The Company reiterated its guidance for Fiscal 2015 which includes contributions from the addition of the Harry & David business which the Company acquired on September 30, 2014.

  • In terms of revenues: The Company anticipates generating total net revenues from continuing operations in excess of $1.1 billion for fiscal 2015.
  • Regarding bottom-line results: The Company anticipates generating Adjusted EBITDA of approximately $90 million for fiscal 2015 (excluding transaction costs and purchase accounting adjustments related to the Harry & David acquisition, the impact of stock-based compensation and adjusted for the aforementioned impact of the Fannie May warehouse fire).
  • Adjusted EPS for the year is expected to be in a range of $0.45-to-$0.50 per diluted share (excluding the aforementioned transaction-related costs and purchase accounting adjustments and adjusting for the impact of the Fannie May warehouse fire).

The Company noted that its guidance for top and bottom-line results for fiscal 2015 does not include Harry & David's results for the fiscal first quarter of the year which is typically their lowest in terms of revenues and includes a substantial bottom-line loss.
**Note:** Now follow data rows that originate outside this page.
<file path="src/hdl/xtea_pkg.sv">
// Shared types and constants for the XTEA block cipher pipeline.
package xtea_pkg;

    localparam int unsigned WORD_W = 32;
    localparam int unsigned KEY_WORDS = 4;

    // Round constant: the sum moves by DELTA per round (same as minus NEG_DELTA)
    localparam logic [WORD_W-1:0] XTEA_NEG_DELTA = 32'h61C8_8647;
    localparam logic [WORD_W-1:0] XTEA_DELTA = 32'h9E37_79B9;
    // Decryption start sum for the standard 32-round cipher
    localparam logic [WORD_W-1:0] XTEA_DEC_START_32 = 32'hC6EF_3720;

    // Configuration register indexes
    typedef enum logic [1:0] {
        REG_KEY_ZERO  = 2'd0,
        REG_KEY_ONE   = 2'd1,
        REG_KEY_TWO   = 2'd2,
        REG_KEY_THREE = 2'd3
    } cfg_reg_t;

    // Block request on the input channel
    typedef struct packed {
        logic              action;
        logic [WORD_W-1:0] first_word;
        logic [WORD_W-1:0] second_word;
    } blk_t;

    // Transformed block on the output channel
    typedef struct packed {
        logic [WORD_W-1:0] first_result;
        logic [WORD_W-1:0] second_result;
    } rslt_t;

    // Working state carried down the pipeline
    typedef struct packed {
        logic              action;
        logic [WORD_W-1:0] v0;
        logic [WORD_W-1:0] v1;
    } xtea_state_t;

    typedef logic [KEY_WORDS-1:0][WORD_W-1:0] key_t;

    // Feistel mixing function
    function automatic logic [WORD_W-1:0] mix_word(input logic [WORD_W-1:0] v);
        return ((v << 4) ^ (v >> 5)) + v;
    endfunction

endpackage

</file>
<file path="src/hdl/xtea_outbuf.sv">
// Output register with skid stage; holds the pipeline when both are full.
module xtea_outbuf (
    input  logic                  clk,
    input  logic                  rst_n,
    input  logic                  push,
    input  xtea_pkg::xtea_state_t push_state,
    output logic                  full,
    output logic                  rslt_valid,
    input  logic                  rslt_ready,
    output xtea_pkg::rslt_t       rslt
);
    import xtea_pkg::*;

    logic  out_valid_reg;
    logic  out_valid_next;
    logic  skid_valid_reg;
    logic  skid_valid_next;
    rslt_t out_reg;
    rslt_t out_next;
    rslt_t skid_reg;
    rslt_t skid_next;
    rslt_t push_rslt;
    logic  pop;

    assign push_rslt = '{first_result: push_state.v0, second_result: push_state.v1};
    assign pop       = out_valid_reg && rslt_ready;

    // Next-state for output and skid registers
    always_comb
    begin
        out_valid_next  = out_valid_reg;
        skid_valid_next = skid_valid_reg;
        out_next        = out_reg;
        skid_next       = skid_reg;
        if (!out_valid_reg)
        begin
            out_valid_next = push;
            out_next       = push_rslt;
        end
        else if (pop)
        begin
            if (skid_valid_reg)
            begin
                out_next        = skid_reg;
                skid_valid_next = 1'b0;
            end
            else
            begin
                out_valid_next = push;
                out_next       = push_rslt;
            end
        end
        else if (push)
        begin
            skid_valid_next = 1'b1;
            skid_next       = push_rslt;
        end
    end

    always_ff @(posedge clk or negedge rst_n)
    begin
        if (!rst_n)
        begin
            out_valid_reg  <= 1'b0;
            skid_valid_reg <= 1'b0;
        end
        else
        begin
            out_valid_reg  <= out_valid_next;
            skid_valid_reg <= skid_valid_next;
        end
    end

    always_ff @(posedge clk)
    begin
        out_reg  <= out_next;
        skid_reg <= skid_next;
    end

    assign full       = skid_valid_reg;
    assign rslt_valid = out_valid_reg;
    assign rslt       = out_reg;

    // Skid stage is only used behind an occupied output register
    a_skid_behind_out: assert property (@(posedge clk) disable iff (!rst_n)
        skid_valid_reg |-> out_valid_reg)
        else $error("skid holds data while output register is empty");

    // A result arriving at a blocked output must land in the skid stage
    a_push_to_skid: assert property (@(posedge clk) disable iff (!rst_n)
        (push && out_valid_reg && !rslt_ready) |=> skid_valid_reg)
        else $error("result pushed into blocked output was not captured");

    // Pipeline must not push while the skid stage is full
    a_no_push_when_full: assert property (@(posedge clk) disable iff (!rst_n)
        skid_valid_reg |-> !push)
        else $error("push into full output buffer");

    // Draining the skid stage empties it
    a_skid_drain: assert property (@(posedge clk) disable iff (!rst_n)
        (pop && skid_valid_reg) |=> !skid_valid_reg)
        else $error("skid stage not released after output taken");

endmodule

</file>
### src/hdl/xtea_round.sv
// One half-round pipeline stage: updates one block word, encrypt or decrypt.
module xtea_round (
    input  logic                clk,
    input  logic                rst_n,
    input  logic                en,
    input  logic                even_stage,
    input  logic [31:0]         enc_sum,
    input  logic [31:0]         dec_sum,
    input  xtea_pkg::key_t      key,
    input  logic                valid_in,
    input  xtea_pkg::xtea_state_t state_in,
    output logic                valid_out,
    output xtea_pkg::xtea_state_t state_out
);
    import xtea_pkg::*;

    logic                valid_reg;
    xtea_state_t         state_reg;
    xtea_state_t         state_next;
    logic                dec;
    logic                upd_first;
    logic [WORD_W-1:0]   sum;
    logic [1:0]          kidx;
    logic [WORD_W-1:0]   src;
    logic [WORD_W-1:0]   tgt;
    logic [WORD_W-1:0]   f_val;
    logic [WORD_W-1:0]   upd_val;

    // Encrypt updates v0 on even stages; decrypt runs the halves in reverse
    always_comb
    begin
        dec        = state_in.action;
        upd_first  = even_stage ^ dec;
        sum        = dec ? dec_sum : enc_sum;
        kidx       = upd_first ? sum[1:0] : sum[12:11];
        src        = upd_first ? state_in.v1 : state_in.v0;
        tgt        = upd_first ? state_in.v0 : state_in.v1;
        f_val      = mix_word(src) ^ (sum + key[kidx]);
        upd_val    = dec ? (tgt - f_val) : (tgt + f_val);
        state_next = state_in;
        if (upd_first)
        begin
            state_next.v0 = upd_val;
        end
        else
        begin
            state_next.v1 = upd_val;
        end
    end

    // Valid bit
    always_ff @(posedge clk or negedge rst_n)
    begin
        if (!rst_n)
        begin
            valid_reg <= 1'b0;
        end
        else if (en)
        begin
            valid_reg <= valid_in;
        end
    end

    // Payload
    always_ff @(posedge clk)
    begin
        if (en)
        begin
            state_reg <= state_next;
        end
    end

    assign valid_out = valid_reg;
    assign state_out = state_reg;

endmodule
===== config.mk =====
export PLATFORM = sky130hd
export DESIGN_NAME = power_supply_fault_supervisor_core
export DESIGN_NICKNAME = d
export VERILOG_FILES = /design/src/psfs_pkg.sv /design/src/power_supply_fault_supervisor_core.sv /design/src/psfs_fault_trk.sv
export SDC_FILE = /design/constraint.sdc
export NUM_CORES = 1
export LEC_CHECK = 0
export ABC_AREA = 0
export BUFFER_PORTS_ARGS = -buffer_cell sky130_fd_sc_hd__clkbuf_2
export CELL_PAD_IN_SITES_DETAIL_PLACEMENT = 0
export CELL_PAD_IN_SITES_GLOBAL_PLACEMENT = 1
export CORE_ASPECT_RATIO = 0.9
export CORE_MARGIN = 1.5
export CORE_UTILIZATION = 44
export CTS_CLUSTER_DIAMETER = 150
export DETAILED_ROUTE_END_ITERATION = 8
export PLACE_DENSITY = 0.88
export SYNTH_ARGS = -nofsm -noshare
export SYNTH_HDL_FRONTEND = slang
export SYNTH_SLANG_ARGS = --single-unit

===== constraint.sdc =====
create_clock -name clk_i -period 5.2 [get_ports clk_i]
set_input_delay 1.04 -clock clk_i [delete_from_list [all_inputs] [get_ports clk_i]]
set_output_delay 1.04 -clock clk_i [all_outputs]
set_load 0.005 [all_outputs]

===== src/psfs_pkg.sv =====
package psfs_pkg;

  localparam int unsigned CountWidth = 8;
  localparam int unsigned LimitWidth = 8;

  localparam logic [CountWidth-1:0] CountMax   = '1;
  localparam logic [LimitWidth-1:0] LimitReset = 8'd3;

  typedef logic [CountWidth-1:0] count_t;
  typedef logic [LimitWidth-1:0] limit_t;

  // Per-tick control for one fault tracker.
  typedef struct packed {
    logic clr;  // supply reads normal: drop count and latch
    logic adv;  // supply reads faulty: advance count
  } fault_ctl_t;

  // Status of one fault tracker for the tick being processed.
  typedef struct packed {
    logic confirm;  // count exceeds limit after this tick
    logic evt;      // newly confirmed this tick
    logic latched;  // latch value after this tick
  } fault_stat_t;

endpackage


===== src/power_supply_fault_supervisor_core.sv =====
// Channel | Direction | Handshake                 | Payload
// --------+-----------+---------------------------+------------------------------------------
// in      | input     | in_valid_i / in_stall_o   | main_good_i, backup_bad_i, backup_open_i
// out     | output    | out_valid_o / out_stall_i | lamps, three events, sound_request_o,
//         |           |                           | power_ok_o
// cfg     | input     | cfg_valid_i / cfg_ready_o | cfg_data_i (persist_limit)
//
// One beat per cycle sustained while the output is not stalled. An accepted beat sits in
// stage one; its result is registered into stage two unless the output is stalled.
// Stage one registers the input beat, stage two registers the result; the trackers
// update state as a beat moves from stage one to stage two.
// Reset clears all counts, latches and lamps and loads persist_limit with 3.
// A stall on a valid output beat holds the result stage and a full stage one; in_stall_o
// rises only when stage one is full and cannot advance.
module power_supply_fault_supervisor_core (
  input  logic       clk_i,
  input  logic       rst_ni,
  input  logic       in_valid_i,
  output logic       in_stall_o,
  input  logic       main_good_i,
  input  logic       backup_bad_i,
  input  logic       backup_open_i,
  output logic       out_valid_o,
  input  logic       out_stall_i,
  output logic       main_fault_lamp_o,
  output logic       backup_fault_lamp_o,
  output logic       main_loss_event_o,
  output logic       backup_open_event_o,
  output logic       backup_short_event_o,
  output logic       sound_request_o,
  output logic       power_ok_o,
  input  logic       cfg_valid_i,
  output logic       cfg_ready_o,
  input  logic [7:0] cfg_data_i
);

  psfs_pkg::limit_t limit_q;

  logic in_valid_q;
  logic main_good_q, backup_bad_q, backup_open_q;
  logic out_ready, go;

  psfs_pkg::fault_ctl_t  main_ctl, open_ctl, short_ctl;
  psfs_pkg::fault_stat_t main_st, open_st, short_st;

  logic main_lamp_q, main_lamp_d;
  logic backup_lamp_q, backup_lamp_d;

  logic out_valid_q;
  logic main_ev_q, open_ev_q, short_ev_q, sound_q, power_ok_q;

  assign cfg_ready_o = 1'b1;

  always_ff @(posedge clk_i or negedge rst_ni) begin
    if (!rst_ni) begin
      limit_q <= psfs_pkg::LimitReset;
    end else if (cfg_valid_i) begin
      limit_q <= cfg_data_i;
    end
  end

  assign out_ready  = !out_valid_q || !out_stall_i;
  assign go         = in_valid_q && out_ready;
  assign in_stall_o = in_valid_q && !out_ready;

  // Input stage
  always_ff @(posedge clk_i or negedge rst_ni) begin
    if (!rst_ni) begin
      in_valid_q <= 1'b0;
    end else if (!in_stall_o) begin
      in_valid_q <= in_valid_i;
    end
  end

  always_ff @(posedge clk_i) begin
    if (in_valid_i && !in_stall_o) begin
      main_good_q   <= main_good_i;
      backup_bad_q  <= backup_bad_i;
      backup_open_q <= backup_open_i;
    end
  end

  assign main_ctl.clr  = go && main_good_q;
  assign main_ctl.adv  = go && !main_good_q;
  assign open_ctl.clr  = go && !backup_bad_q;
  assign open_ctl.adv  = go && backup_bad_q && backup_open_q;
  assign short_ctl.clr = go && !backup_bad_q;
  assign short_ctl.adv = go && backup_bad_q && !backup_open_q;

  psfs_fault_trk u_main_trk (
    .clk_i   (clk_i),
    .rst_ni  (rst_ni),
    .ctl_i   (main_ctl),
    .limit_i (limit_q),
    .stat_o  (main_st)
  );

  psfs_fault_trk u_open_trk (
    .clk_i   (clk_i),
    .rst_ni  (rst_ni),
    .ctl_i   (open_ctl),
    .limit_i (limit_q),
    .stat_o  (open_st)
  );

  psfs_fault_trk u_short_trk (
    .clk_i   (clk_i),
    .rst_ni  (rst_ni),
    .ctl_i   (short_ctl),
    .limit_i (limit_q),
    .stat_o  (short_st)
  );

  // Lamps hold until the supply reads normal or a fault is confirmed.
  always_comb begin
    main_lamp_d = main_lamp_q;
    if (main_ctl.clr) begin
      main_lamp_d = 1'b0;
    end else if (main_st.confirm) begin
      main_lamp_d = 1'b1;
    end

    backup_lamp_d = backup_lamp_q;
    if (open_ctl.clr) begin
      backup_lamp_d = 1'b0;
    end else if (open_st.confirm || short_st.confirm) begin
      backup_lamp_d = 1'b1;
    end
  end

  always_ff @(posedge clk_i or negedge rst_ni) begin
    if (!rst_ni) begin
      main_lamp_q   <= 1'b0;
      backup_lamp_q <= 1'b0;
    end else begin
      main_lamp_q   <= main_lamp_d;
      backup_lamp_q <= backup_lamp_d;
    end
  end

  // Result stage
  always_ff @(posedge clk_i or negedge rst_ni) begin
    if (!rst_ni) begin
      out_valid_q <= 1'b0;
    end else if (out_ready) begin
      out_valid_q <= go;
    end
  end

  always_ff @(posedge clk_i) begin
    if (go) begin
      main_ev_q  <= main_st.evt;
      open_ev_q  <= open_st.evt;
      short_ev_q <= short_st.evt;
      sound_q    <= main_st.evt || open_st.evt || short_st.evt;
      power_ok_q <= !(main_st.latched || open_st.latched || short_st.latched);
    end
  end

  assign out_valid_o          = out_valid_q;
  assign main_fault_lamp_o    = main_lamp_q;
  assign backup_fault_lamp_o  = backup_lamp_q;
  assign main_loss_event_o    = main_ev_q;
  assign backup_open_event_o  = open_ev_q;
  assign backup_short_event_o = short_ev_q;
  assign sound_request_o      = sound_q;
  assign power_ok_o           = power_ok_q;

endmodule


===== src/psfs_fault_trk.sv =====
module psfs_fault_trk (
  input  logic                 clk_i,
  input  logic                 rst_ni,
  input  psfs_pkg::fault_ctl_t ctl_i,
  input  psfs_pkg::limit_t     limit_i,
  output psfs_pkg::fault_stat_t stat_o
);

  psfs_pkg::count_t count_q, count_d, count_inc;
  logic             latched_q, latched_d;
  logic             confirm;

  // Saturate at the top of the range.
  assign count_inc = (count_q == psfs_pkg::CountMax) ? count_q
                                                      : count_q + psfs_pkg::count_t'(1);
  assign confirm   = ctl_i.adv && (count_inc > limit_i);

  always_comb begin
    count_d   = count_q;
    latched_d = latched_q;
    if (ctl_i.clr) begin
      count_d   = '0;
      latched_d = 1'b0;
    end else if (ctl_i.adv) begin
      count_d = count_inc;
      if (confirm) begin
        latched_d = 1'b1;
      end
    end
  end

  assign stat_o.confirm = confirm;
  assign stat_o.evt     = confirm && !latched_q;
  assign stat_o.latched = latched_d;

  always_ff @(posedge clk_i or negedge rst_ni) begin
    if (!rst_ni) begin
      count_q   <= '0;
      latched_q <= 1'b0;
    end else begin
      count_q   <= count_d;
      latched_q <= latched_d;
    end
  end

endmodule

---- After elaboration in Yosys (flattened, before gate mapping) ----
Index checks and enable logic that the tools add are counted.
word-level totals
  output and inout bits ................... 10
  register bits ........................... 47
operators by class
  eq/ne operators ......................... 3
  reductions and logical operators ........ 37
  muxes and demuxes ....................... 22
  $add $sub $neg .......................... 3
  magnitude comparators ................... 3
operators by type and width
  operator                                                       count
  8-bit two-way mux                                              9
  8-bit by 1-bit adder with 8-bit output, second input constant  3
  8-bit == test, second input constant                           3
  8-bit greater-than comparator                                  3
  1-bit logical AND                                              15
  1-bit two-way mux                                              13
  1-bit zero test                                                11
  2-bit nonzero test                                             5
  1-bit logical OR                                               6

---- Logic depth before layout (Yosys ltp) ----
  word-level depth ........................ 12
  depth in mapped cells ................... 14
  gate-level depth less buffers ........... 13

---- By module ----
A second synthesis with hierarchy kept.
unflattened totals
  cells, all modules ...................... 353
  area, all modules ....................... 3243.1 µm²
modules (own cells, without submodules)
  module                              seq. area each (µm²)  area an instance (µm²)  times used  cells an instance
  psfs_fault_trk                      225.2                 828.3                   3           101
  power_supply_fault_supervisor_core  543.0                 758.2                   1           50

---- Worst setup path after synthesis ----
No wires, ideal clock.
  path type ............................... register to register
  from .................................... register u_open_trk.count_q[0]
  to ...................................... register sound_q (netlist: sound_request_o), data pin
  data required time ...................... 4935 ps
  clock period less this slack ............ 2939 ps
  arrival time ............................ 2673 ps
  setup slack ............................. 2261 ps
  path buffers ............................ 1
  cell stages (with the launch flop) ...... 14
  path through ............................ dfrtp_1 ha_1 nand4_2 or3_1 buf_6 nand2_2 nand2_2 ha_1 nor2b_1 o211ai_1 a21oi_1 o31ai_2 nor2_1 or3_1
RTL lines
  what                    RTL line                                   source
  start, declared         psfs_fault_trk.sv:9                        psfs_pkg::count_t count_q, count_d, count_inc;
  start signal, assigned  psfs_fault_trk.sv:41                       count_q <= count_d;
  end signal, assigned    power_supply_fault_supervisor_core.sv:155  sound_q <= main_st.evt || open_st.evt || short_st.evt;
  end, declared           power_supply_fault_supervisor_core.sv:50   logic main_ev_q, open_ev_q, short_ev_q, sound_q, power_ok_q;

==> flow_summary.json <==
{
  "r2r-start": "u_short_trk.count_q[0]",
  "io_buffers": 24,
  "slowest_delay_ns": 0.46,
  "crit_slowest_cell": "dfrtp_1",
  "grt_start_max_net_pins": 40,
  "placementRows": 28,
  "drc_errors": 0,
  "htree_num_levels": 2,
  "wl_met3_um": 195,
  "antenna_found_initial": 0,
  "drtPass1Iterations": 4,
  "yosysUniqueCellTypes": 53,
  "hp-start": "in_valid_q",
  "top_layer_used": "met4",
  "ys_seq_area_share_pct": 39.2,
  "maxCapViolations": 0,
  "rsz0062_at_grt": "false",
  "cts_setup_buffers": 0,
  "wirelength_um": 6680,
  "wl_met2_um": 3020,
  "synthAdderAreaFrac_pct": 10.9,
  "reg2reg_slack_ns": 1.90,
  "syn_avg_cell_area_um2": 9.18,
  "fmax_mhz": 303,
  "dieHeight_um": 82.8,
  "drive_above_1_share_pct": 14.5,
  "cts-root-buf": "clkbuf_8",
  "slew_headroom_pct": 33.4,
  "synth_compound_area_share_pct": 19.2,
  "maxSlewViolCount": 0,
  "via_per_inst": 5.65,
  "cp-end-kind": "flip-flop",
  "regToRegEndpoint": "sound_request_o",
  "synth_async_sr_flop_share_pct": 83.0,
  "setup_violations": 0,
  "crit_chain": "ha_1 -> nand2_2 -> nor3_4 -> or2_1 -> nor2_1 -> xor2_1 -> ha_1 -> a211oi_1 -> nor2_1 -> o31ai_2 -> nor2_1 -> or3_1",
  "critPathLaunchType": "flip-flop",
  "cp.buffers_inverters": 0,
  "crit_fanout": 8,
  "ys_top_cells_by_area": "dfrtp_1, ha_1, edfxtp_1",
  "yosysTopAreaCell": "dfrtp_1",
  "min_path_type": "flip-flop to flip-flop",
  "cts_tree": "done",
  "cts_buffer_depth": 2,
  "cts_buffers": 5,
  "synthTopCellsByCount": "dfrtp_1, nor2_1, nand2_1, ha_1, o21ai_0",
  "synthSimpleGateAreaFrac_pct": 19.7,
  "worst_slew_pin_slew_ns": 0.999,
  "syn2layout_area_growth_pct": 7.80,
  "ys_seq_elements": 47,
  "min_period_ns": 3.30,
  "synth_top_family_by_area": "simple AND/OR/NAND/NOR gates",
  "yosys_warnings": 0,
  "die_w_um": 91.6,
  "wl_met1_um": 3380,
  "dieArea_um2": 7590,
  "vias": 2497,
  "cp.required_ns": 5.26,
  "synthMuxAreaShare_pct": 1.05,
  "hold_buffers": 0,
  "place.gp.congestion": 0.857,
  "timing.final.crit_share_pct": 63.4,
  "path_common_cell": "nor2_1",
  "cts.clk_slew.worst_paths_ns": 0.09,
  "yosysMostFrequentCell": "dfrtp_1",
  "clock_latency_ns": 0.31,
  "reg2reg_depth": 12,
  "groute.usage.overall_pct": 19.6,
  "dp_hpwl_um": 4820,
  "tns_ns": 0,
  "drtAntennaViolNets": 0,
  "path_class": "flip-flop to flip-flop",
  "status": "finished clean",
  "netlist.area_leader.share_pct": 29.8,
  "crit_arrival_ns": 3.36,
  "ys.flop_type": "dfrtp_1",
  "dr.first_iter.drc_count": 131,
  "p_per_area_nw_per_um2": 322,
  "leakage_nw": 1.52,
  "finish.net_count": 394,
  "syn_area_um2": 3110,
  "syn_inst": 339,
  "whs_path_depth": 1,
  "core_area_um2": 6690,
  "synthXorXnorAreaFrac_pct": 3.66,
  "initial_core_util_pct": 46.5,
  "fin_skew_ns": 0.00907,
  "syn_nets": 382,
  "cts_resized": 0,
  "hold_viol": 0,
  "hold_end": "out_valid_o",
  "vdd_drop_max_mv": 0.203,
  "diodes": 0,
  "grt_pass1_wl_um": 11500,
  "synth-edff-count": 8,
  "crit_family": "simple AND/OR/NAND/NOR gates",
  "routedWlPerCell_um": 15.1,
  "ios": 26,
  "grt_pass1_vias": 2394,
  "grt_overflow": 0,
  "cts_sinks": 47,
  "utilization_pct": 50.1
}
power by group:
part	internal (mW)	switching, mW
logic	0.124	0.152
clock network	0.192	0.130
registers	0.420	0.0628
total	0.736	0.344
worst max-delay path by stage:
stage                     slack [ns]                    from         endpoint  cells past startpoint
after global placement          2.02  u_short_trk.count_q[0]  sound_request_o                     12
after global routing            1.63  u_short_trk.count_q[0]  sound_request_o                     12
after floorplan                 2.26   u_open_trk.count_q[0]  sound_request_o                     13
after CTS                       1.91  u_short_trk.count_q[0]  sound_request_o                     12
after detailed placement        1.93  u_short_trk.count_q[0]  sound_request_o                     12
final                           1.90  u_short_trk.count_q[0]  sound_request_o                     12
cells by family after synthesis:
group,count (synthesis)
simple gates,120
compound gates,91
flops,47
buf+inv,37
fa+ha+maj,27
xor+xnor,13
mux,3
other cells,1
flip-flops by register name, indices dropped and copies added, names as in the netlist, 8 cells and up:
register and cells:
u_short_trk.count_q 8, u_main_trk.count_q 8, u_open_trk.count_q 8, limit_q 8
per-stage QoR:
stage               power, mW  instance area, um^2  setup WS [ns]  hold WS [ns]  instances
floorplan               0.699                 3110           2.26         0.478        339
global route             1.15                 3350           1.63         0.548        442
finish                   1.08                 3350           1.90         0.518        442
CTS                      1.09                 3350           1.91         0.528        442
global placement        0.754                 3220           2.02         0.498        434
detailed placement      0.763                 3220           1.93         0.515        434
worst reg2reg max path: cells and delay by family, from the launching register on:
family	cells	cell delay, ns
AND/OR/NAND/NOR	7	1.34
adder cells (fa/ha/maj)	2	0.54
AO/OA/AOI/OAI	2	0.54
XOR/XNOR	1	0.16
flip-flops	1	0.46
cell usage in the layout (no fill, tap or decap), types with 8 or more instances in the layout:
| master | instances |
|---|---|
| dfrtp_1 | 37 |
| nor2_1 | 30 |
| nand2_1 | 29 |
| ha_1 | 27 |
| clkbuf_2 | 24 |
| o21ai_0 | 21 |
| a21oi_1 | 18 |
| inv_1 | 16 |
| nand3_1 | 14 |
| nand4_1 | 10 |
| edfxtp_1 | 8 |
layer usage:
metal | vias up | track usage (%)
li1 | 1251 | -
met2 | 41 | 33.4
met3 | 7 | 2.73
met4 | 0 | 6.09
met1 | 1198 | 26.2
met5 | - | 0
final cells by class:
cell class / count / area, um^2
clock buffers: 5 / 68.8
clock inverters: 3 / 67.6
fillers: 633 / 3340
inverters: 18 / 67.6
multi-input cells: 255 / 1700
flip-flops and latches: 47 / 1220
well taps: 90 / 113
repair buffers: 24 / 120
Power figures use the tool's default switching activity.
McCann also noted that, “with Harry & David’s key holiday season now completed, we have recently launched a comprehensive integration program designed to identify and pursue synergistic opportunities for both revenue growth and operating efficiencies. We now have a variety of initiatives underway across our operating platform which we believe can generate operating cost efficiencies in excess of $15 million over the next 36 months, adding to the already highly accretive nature of this acquisition. Achieving these savings will likely require some investment during the second half of fiscal 2015 which would offset any savings during the current fiscal year. We expect the full benefits of these operating synergies to be realized over a three year period beginning in fiscal 2016.”

Definitions:

* EBITDA: Net income (loss) before interest, taxes, depreciation, amortization. Free Cash Flow: net cash provided by operating activities less capital expenditures. Category contribution margin: earnings before interest, taxes, depreciation and amortization, before the allocation of corporate overhead expenses The Company presents EBITDA, Adjusted EBITDA from continuing operations and Free Cash Flow because it considers such information meaningful supplemental measures of its performance and believes such information is frequently used by the investment community in the evaluation of similarly situated companies. The Company also uses EBITDA and Adjusted EBITDA as factors used to determine the total amount of incentive compensation available to be awarded to executive officers and other employees. The Company's credit agreement uses EBITDA and Adjusted EBITDA to measure compliance with covenants such as interest coverage and debt incurrence. EBITDA and Adjusted EBITDA are also used by the Company to evaluate and price potential acquisition candidates. EBITDA,Adjusted EBITDA and Free Cash Flow have limitations as analytical tools and should not be considered in isolation or as a substitute for analysis of the Company's results as reported under GAAP. Some of the limitations of EBITDA and Adjusted EBITDA are: (a) EBITDA and Adjusted EBITDA do not reflect changes in, or cash requirements for, the Company's working capital needs; (b) EBITDA and Adjusted EBITDA do not reflect the significant interest expense, or the cash requirements necessary to service interest or principal payments, on the Company's debts; and (c) although depreciation and amortization are non-cash charges, the assets being depreciated and amortized may have to be replaced in the future and EBITDA does not reflect any cash requirements for such capital expenditures. EBITDA and Free Cash Flow should only be used on a supplemental basis combined with GAAP results when evaluating the Company's performance.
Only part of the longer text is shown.